Mary Cain has emerged as a bona fide track and field sensation, competing professionally while still a high school senior and earning plaudits at each step along the way. While her decision to forego amateur eligbility for higher competition initially sparked skepticism in the running community, few are questioning her decision now.
In fact, Cain’s decision may have inspired another budding track phenom to follow in her prodigious footsteps already. A year on from Cain’s decision to partner with Nike coach and former marathoning phenom Alberto Salazar, Washington teen Alexa Efraimson may make the same leap.
The reasons for Efraimson’s potential move mirror Cain’s. A 1,600-meter specialist, she recently topped the all-time prep record in the event by more than a half second, clocking a 4:33.29 (ahead of the 2008 mark of 4:33.82 by then-California sensation Christine Babcock). The Tacoma News Tribune has reported that Efraimson’s sole goal in life is to become a professional runner, and she has spent so much time running by herself in area and state meets that going pro might be the only way for her to find legitimate competition in her speciality. Only Cain has recorded a faster indoor mile in the 18-and-under age group, and Efraimson is suddenly within striking distance of that time as well.
Just how dominant is Efraimson against her current competition? She finished more than 15 seconds faster than the 1,600 runner-up at the Washington state meet.
Of course, if she went directly to professional competition, Efraimson would pass up collegiate competition, a rite of passage that she may not be entirely comfortable foregoing just yet.
Still, at the end of the day Efraimson is clearly chasing competition. Take this quote from a recent News Tribune profile as a single example:
“I look back at my running log from my freshman year, and it says things like, ‘Yeah, I didn’t feel like running today.’ I just feel so much more focused and determined now,” Alexa said.

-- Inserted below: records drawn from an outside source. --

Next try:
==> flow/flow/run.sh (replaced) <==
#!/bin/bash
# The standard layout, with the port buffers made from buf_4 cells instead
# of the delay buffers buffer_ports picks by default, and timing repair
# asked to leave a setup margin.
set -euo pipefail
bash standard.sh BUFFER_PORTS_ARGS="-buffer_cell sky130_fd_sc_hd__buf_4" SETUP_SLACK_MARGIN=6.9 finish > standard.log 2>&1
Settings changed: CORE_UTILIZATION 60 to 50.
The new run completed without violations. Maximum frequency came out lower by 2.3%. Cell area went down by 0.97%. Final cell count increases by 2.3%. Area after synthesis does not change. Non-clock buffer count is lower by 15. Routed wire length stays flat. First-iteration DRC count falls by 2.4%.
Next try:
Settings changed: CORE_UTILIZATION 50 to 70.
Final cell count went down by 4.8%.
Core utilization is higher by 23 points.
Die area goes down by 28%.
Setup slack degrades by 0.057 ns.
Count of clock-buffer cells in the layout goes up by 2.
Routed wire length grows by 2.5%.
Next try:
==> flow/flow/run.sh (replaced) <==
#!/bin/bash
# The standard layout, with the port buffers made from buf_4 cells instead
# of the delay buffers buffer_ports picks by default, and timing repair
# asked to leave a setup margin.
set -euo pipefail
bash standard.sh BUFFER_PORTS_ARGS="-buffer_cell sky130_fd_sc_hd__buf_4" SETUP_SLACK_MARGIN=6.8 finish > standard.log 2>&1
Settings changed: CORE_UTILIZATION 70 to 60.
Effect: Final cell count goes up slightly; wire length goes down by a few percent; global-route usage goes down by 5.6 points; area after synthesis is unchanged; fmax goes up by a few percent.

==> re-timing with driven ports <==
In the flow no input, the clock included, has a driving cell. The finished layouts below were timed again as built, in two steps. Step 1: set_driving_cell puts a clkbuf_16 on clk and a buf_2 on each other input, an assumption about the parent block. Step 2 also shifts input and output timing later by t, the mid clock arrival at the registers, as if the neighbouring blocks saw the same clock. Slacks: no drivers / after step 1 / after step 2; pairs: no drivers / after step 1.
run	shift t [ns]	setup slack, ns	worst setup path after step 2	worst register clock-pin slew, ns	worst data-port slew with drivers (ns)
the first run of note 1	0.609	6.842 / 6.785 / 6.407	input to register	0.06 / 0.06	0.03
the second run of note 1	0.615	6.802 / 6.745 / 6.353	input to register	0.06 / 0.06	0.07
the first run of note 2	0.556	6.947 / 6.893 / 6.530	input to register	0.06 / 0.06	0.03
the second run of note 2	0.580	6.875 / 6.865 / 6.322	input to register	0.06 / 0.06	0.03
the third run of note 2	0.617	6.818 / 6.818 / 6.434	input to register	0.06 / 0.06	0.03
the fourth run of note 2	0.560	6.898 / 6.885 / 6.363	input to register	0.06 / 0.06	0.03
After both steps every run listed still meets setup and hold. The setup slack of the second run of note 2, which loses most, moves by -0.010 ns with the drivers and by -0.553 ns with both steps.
Source: an optimization exercise on an open RTL-to-GDS flow (aim: small area, a short achievable clock period and few clock cycles per item). Production flows keep margins and buffers that such runs may drop. Function was checked by simulation only, so behaviour that the tests miss may differ from the original. No activity file was given, so power comes from the tool's default toggle rates.

run A:
==> flow/design.v (excerpt) <==
module core_top (
	input  logic  clk,
	input  logic  arst_n,
	input  logic [31:0] instr,
	input  logic  instr_valid,
	output logic  instr_ready,
	output logic [36:0] wb,
	output logic  wb_valid,
	input  logic  wb_ready
);
	logic adv;
	logic        d_valid;
	logic [4:0]  d_rd;
	logic [31:0] d_a;
	logic [31:0] d_bx;
	logic        d_cin;
	logic        d_sra;
	logic [7:0]  d_sel;
	logic [3:0]  d_sh1;
	logic [3:0]  d_sh2;
	logic [31:0] e_p;
	logic [32:0] e_c;
	logic [31:0] e_sl;
	logic [31:0] e_sr;
	logic        e_lt;
	logic        e_ltu;
	logic [31:0] e_logic;
	logic [31:0] alu_res;
	logic        x_valid;
	logic [4:0]  x_rd;
	logic [31:0] x_data;
	assign instr_ready = adv;
	decode_stage i_decode_stage (
		.clk         (clk),
		.arst_n      (arst_n),
		.instr       (instr),
		.instr_valid (instr_valid),
		.adv         (adv),
		.e_p         (e_p),
		.e_c         (e_c),
		.e_sl        (e_sl),
		.e_sr        (e_sr),
		.e_lt        (e_lt),
		.e_ltu       (e_ltu),
		.e_logic     (e_logic),
		.x_valid     (x_valid),
		.x_rd        (x_rd),
		.x_data      (x_data),
		.d_valid     (d_valid),
		.d_rd        (d_rd),
		.d_a         (d_a),
		.d_bx        (d_bx),
		.d_cin       (d_cin),
		.d_sra       (d_sra),
		.d_sel       (d_sel),
		.d_sh1       (d_sh1),
		.d_sh2       (d_sh2)
	);
	execute_stage i_execute_stage (
		.a         (d_a),
		.bx        (d_bx),
		.cin       (d_cin),
		.sra       (d_sra),
		.sel       (d_sel),
		.sh1       (d_sh1),
		.sh2       (d_sh2),
		.p         (e_p),
		.c         (e_c),
		.sl        (e_sl),
		.sr        (e_sr),
		.lt        (e_lt),
		.ltu       (e_ltu),
		.logic_res (e_logic),
		.res       (alu_res)
	);
	result_stage i_result_stage (
  ...
Size: about 1100 flip-flops, roughly 0.054 mm² of cells after synthesis.
clock: 4.5 ns
lec_check: 0
cap_margin: 5
core_margin: 2
core_utilization: 55
cts_cluster_diameter: 60
cts_cluster_size: 20
place_density: 0.65
setup_slack_margin: 1.2
slew_margin: 5
tns_end_percent: 100
run.sh (not shown) runs the stock make flow with config.mk's settings and CLKGATE_MAP_FILE= SYNTH_SCRIPT=/design/flow/synth_recipe.tcl, a recipe that flattens the netlist after the stock synthesis.
Run A: no failed stages, no open violations at the end
Testbench counts of run A, summed over its fixed seeds: cycles 12,016, items 12,000.
Context: an optimization exercise on an open-source flow, tuned for small area and a short achievable clock period. The choices shown serve that exercise and are no tape-out recipe. At most, simulation tests tie the RTL to the original design; equivalence was not proved. For run 1, only the layout was checked, not whether the RTL still works. Power figures rest on the tool's default switching activity, not on a simulated workload.

--- design.v ---
package iq_pkg;
  localparam int IQ_W              = 16;
  localparam int RX_FIFO_ADDR_W    = 6;
  localparam int RX_FIFO_AFULL_LVL = 48;
  localparam int STAT_RX_OVF_BIT   = 6;
  localparam int STAT_RX_UDF_BIT   = 7;
  function automatic logic [7:0] rx_fifo_status(input logic ovf, input logic udf);
    logic [7:0] s;
    s                  = '0;
    s[STAT_RX_OVF_BIT] = ovf;
    s[STAT_RX_UDF_BIT] = udf;
    rx_fifo_status = s;
  endfunction
endpackage
Source: an optimization exercise on an open RTL-to-GDS flow (aim: small area and a short achievable clock period). Production flows keep margins and buffers that such runs may drop.
Function was not checked in any run shown here: the RTL went through the layout flow alone.

==> flow/design.v (outline; a module is shown in full before it is edited, if it fits) <==
// module iir_biquad_filter: 1038 lines
// module iir_fa: 10 lines
// module iir_ha: 9 lines
module iir_biquad_filter #(
  parameter int unsigned NB   = 10,
  parameter int unsigned NC   = 10,
  parameter int unsigned FRAC = 9
) (
  input  logic                 CLK,
  input  logic                 RST,
  input  logic signed [NB-1:0] DIN,
  input  logic                 VIN,
  input  logic                 COEF_WE,
  input  logic [2:0]           COEF_ADDR,
  input  logic signed [NC-1:0] COEF_DATA,
  input  logic                 COEF_COMMIT,
  input  logic                 FLUSH,
  input  logic                 BYPASS,
  input  logic                 CLR_SAT,
  output logic signed [NB-1:0] DOUT,
  output logic                 VOUT,
  output logic                 SAT
);
  // ...
==> flow/run.sh <==
#!/bin/bash
# synth_recipe.tcl (not shown) runs the flow's synth.tcl, then flattens the netlist and writes it again
# the make line also repeats each setting of config.mk as NAME=value (left out here)
make -C /OpenROAD-flow-scripts/flow DESIGN_CONFIG=/design/flow/config.mk WORK_HOME=/design/flow/orfs CLKGATE_MAP_FILE= SYNTH_SCRIPT=/design/flow/synth_recipe.tcl finish
==> flow/config.mk <==
export PLATFORM = sky130hd
export DESIGN_NAME = iir_biquad_filter
export DESIGN_NICKNAME = iir_biquad_filter
export VERILOG_FILES = /design/flow/design.v
export SDC_FILE = /design/flow/constraint.sdc
export NUM_CORES = 4
export LEC_CHECK = 0
export ABC_AREA = 1
export CAP_MARGIN = 20
export CORE_MARGIN = 2
export CORE_UTILIZATION = 40
export SLEW_MARGIN = 20
export SYNTH_HIERARCHICAL = 1
export SYNTH_MINIMUM_KEEP_SIZE = 0
==> flow/constraint.sdc <==
create_clock -name core_clock -period 11.0 [get_ports {CLK}]
set_input_delay 2.2000 -clock core_clock [delete_from_list [all_inputs] [get_ports {CLK}]]
set_output_delay 2.2000 -clock core_clock [all_outputs]
set_load 0.01 [all_outputs]
==> results.cfg, run 1 <==
[logic_synthesis]
synth_top_area_cell = fa_1
synth_seq_area_share = 0.214
synth-edff-count = 0
synthMuxAreaShare = 0
synth_compound_area_frac = 0.147
synthDistinctLibCells = 38
syn_inst = 1919

[cells_and_area]
utilization = 0.438
layout.nets = 2250
sh_seq_area = 0.197
inverters = 205
drive_gt1_frac = 0.0547

[sta]
hold_viol_final = 0
worst_pin_slew_ps = 1030
fin_crit_ps = 8190
period_share = 0.745

[placed_design]
dpl-instance-area_um2 = 18700
place_hpwl_um = 49000
port_buffers = 42

[route]
met2WireLength_um = 27100
drt_iter0_drc = 1615
wl_um = 61600
vias = 14500
highest_layer = met4

[worst_setup_path]
slowest_stage = clkdlybuf4s50_1
r2r_cells = 27

[cts]
clock_latency_ps = 460
clk_path_buf_depth = 2
cts_tree = built
ctsResizeCount = 0
cts_buffers = 17
cts.sinks = 152

[outcome]
status = complete, no violations

[floorplanning]
tapCellCount = 592

[min_path]
min_delay_worst_endpoint = act_q[3][6]$_DFFE_PP0P_
==> run 2: changes to the inputs <==
--- a/flow/config.mk
+++ b/flow/config.mk
@@ -11,2 +11,3 @@
 export CORE_UTILIZATION = 40
+export SETUP_SLACK_MARGIN = 4
 export SLEW_MARGIN = 20
==> results.cfg, run 2 <==
[outcome]
status = complete, no violations

[logic_synthesis]
ys.warnings.count = 9
synth_area_um2 = 17800
synthesis.nets = 2264
synth_seq_area_share = 0.214
syn_inst = 1919
syn_avg_cell_area_um2 = 9.26
ys_seq_elements = 152
synth_ff_type = dfrtp_1
synth-edff-count = 0
synth_top_area_cell = fa_1
synth.top_cell.area_share = 0.295
synthTopCellsByCount = 280 x nand2_1, 262 x fa_1, 255 x o22ai_1, 251 x xor2_1, 163 x o21ai_0
synth.most_common_cell = nand2_1
netlist_top_cells_area = fa_1 30%, dfrtp_1 21%, xor2_1 12%
asyncSetResetFlopFracSynth = 1.00
synthDistinctLibCells = 38

[cells_and_area]
top_regs = act_q (50), shd_q (50)
regArea_um2 = 3820
final_area_um2 = 21400
layout.cells.most_common = nand2_1
num-fill-cells = 4114
drive_gt1_frac = 0.220
multiInputGateArea_um2 = 13900
layout_common_cells = 256 x nand2_1, 239 x xor2_1, 226 x o22ai_1, 213 x fa_1, 145 x o21ai_0
utilization = 0.486
layout.nets = 2335
area.growth.synth_to_final_pct = 20.3

[floorplanning]
core_um2 = 44000
boundaryPins = 43
die_w_um = 215
die_y_um = 215
rows = 77
die_area_um2 = 46100
initial_utilization = 0.404

[sta]
hold_viol_final = 0
hold_ws_ps = 483
period_share = 0.647
slew_headroom = 0.302
drv_slew = 0
fin_crit_ps = 7110
rsz0062_at_grt = yes
worst_pin_slew_ps = 1040
fin_worst_skew_ps = 29.6
fmax_ghz = 0.141
setup_violations = 0
finalSetupTns_ps = 0

[route]
drtPass1Iterations = 5
routedWlPerCell_um = 24.8
vias = 15100
drc = 0
via_per_inst = 5.81
ant_nets = 0
drt_iter0_drc = 1480
wl_um = 64300

[worst_setup_path]
cp_max_fo = 6
endpoint_kind = flop
crit_type = in -> reg
start_kind = primary input
worstPathArrival_ps = 7430
cp.required_ps = 11320

[placed_design]
place.gp.congestion = 1.01
port_buffers = 42
place_hpwl_um = 48900
dpl-instance-area_um2 = 18900

[cts]
cts_hold_buf = 0
cts.sinks = 152
clock_latency_ps = 470
path_clk_slew_ps = 80
cts-root-buf = clkbuf_16
cts_buffers = 17
cts_tree = built
ctsHtreeMaxLevel = 4
clk_path_buf_depth = 2

[global_route]
track_usage = 0.280
grt_max_degree = 101
grt_first_pass_wirelength_um = 95900
grt_overflow_total = 0
antenna_found_initial = 1
grt_pass1_vias = 15300

[min_path]
hp-class = reg -> reg

[run]
drv_cap = 0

“But honestly, I don’t see myself as a national-caliber runner. I just want to be the best I can be, and I think it’s just about always trying to continually get better.”
Focused and the best she can be. Efraimson can do that in college or at the professional level very soon. Either way, she seems to have a bright track future ahead of her. The only difference may be how many people can get in the same frame as she is at the finish of a big race.